- [Instructions to follow] Please give the listing again in its entirety, exactly as written.

- [Provided records]
%%
[src/rtl/d_reg_pipe_reset_preset_if.sv]
// Data/control bundle for the d_reg_pipe_reset_preset register pipeline.
// master = producer/consumer side, slave = the pipeline itself.
interface d_reg_pipe_reset_preset_if #(
    parameter int WIDTH = 8,
    parameter int CNT_W = 2
);
    logic             clear_in;
    logic             preset_in;
    logic             en_in;
    logic [WIDTH-1:0] d_in;
    logic             valid_in;
    logic [WIDTH-1:0] q_out;
    logic             valid_out;
    logic [CNT_W-1:0] count_out;

    modport master (
        output clear_in, preset_in, en_in, d_in, valid_in,
        input  q_out, valid_out, count_out
    );

    modport slave (
        input  clear_in, preset_in, en_in, d_in, valid_in,
        output q_out, valid_out, count_out
    );
endinterface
%%
- [Result below]
[src/rtl/d_reg_pipe_reset_preset_if.sv]
// Data/control bundle for the d_reg_pipe_reset_preset register pipeline.
// master = producer/consumer side, slave = the pipeline itself.
interface d_reg_pipe_reset_preset_if #(
    parameter int WIDTH = 8,
    parameter int CNT_W = 2
);
    logic             clear_in;
    logic             preset_in;
    logic             en_in;
    logic [WIDTH-1:0] d_in;
    logic             valid_in;
    logic [WIDTH-1:0] q_out;
    logic             valid_out;
    logic [CNT_W-1:0] count_out;

    modport master (
        output clear_in, preset_in, en_in, d_in, valid_in,
        input  q_out, valid_out, count_out
    );

    modport slave (
        input  clear_in, preset_in, en_in, d_in, valid_in,
        output q_out, valid_out, count_out
    );
endinterface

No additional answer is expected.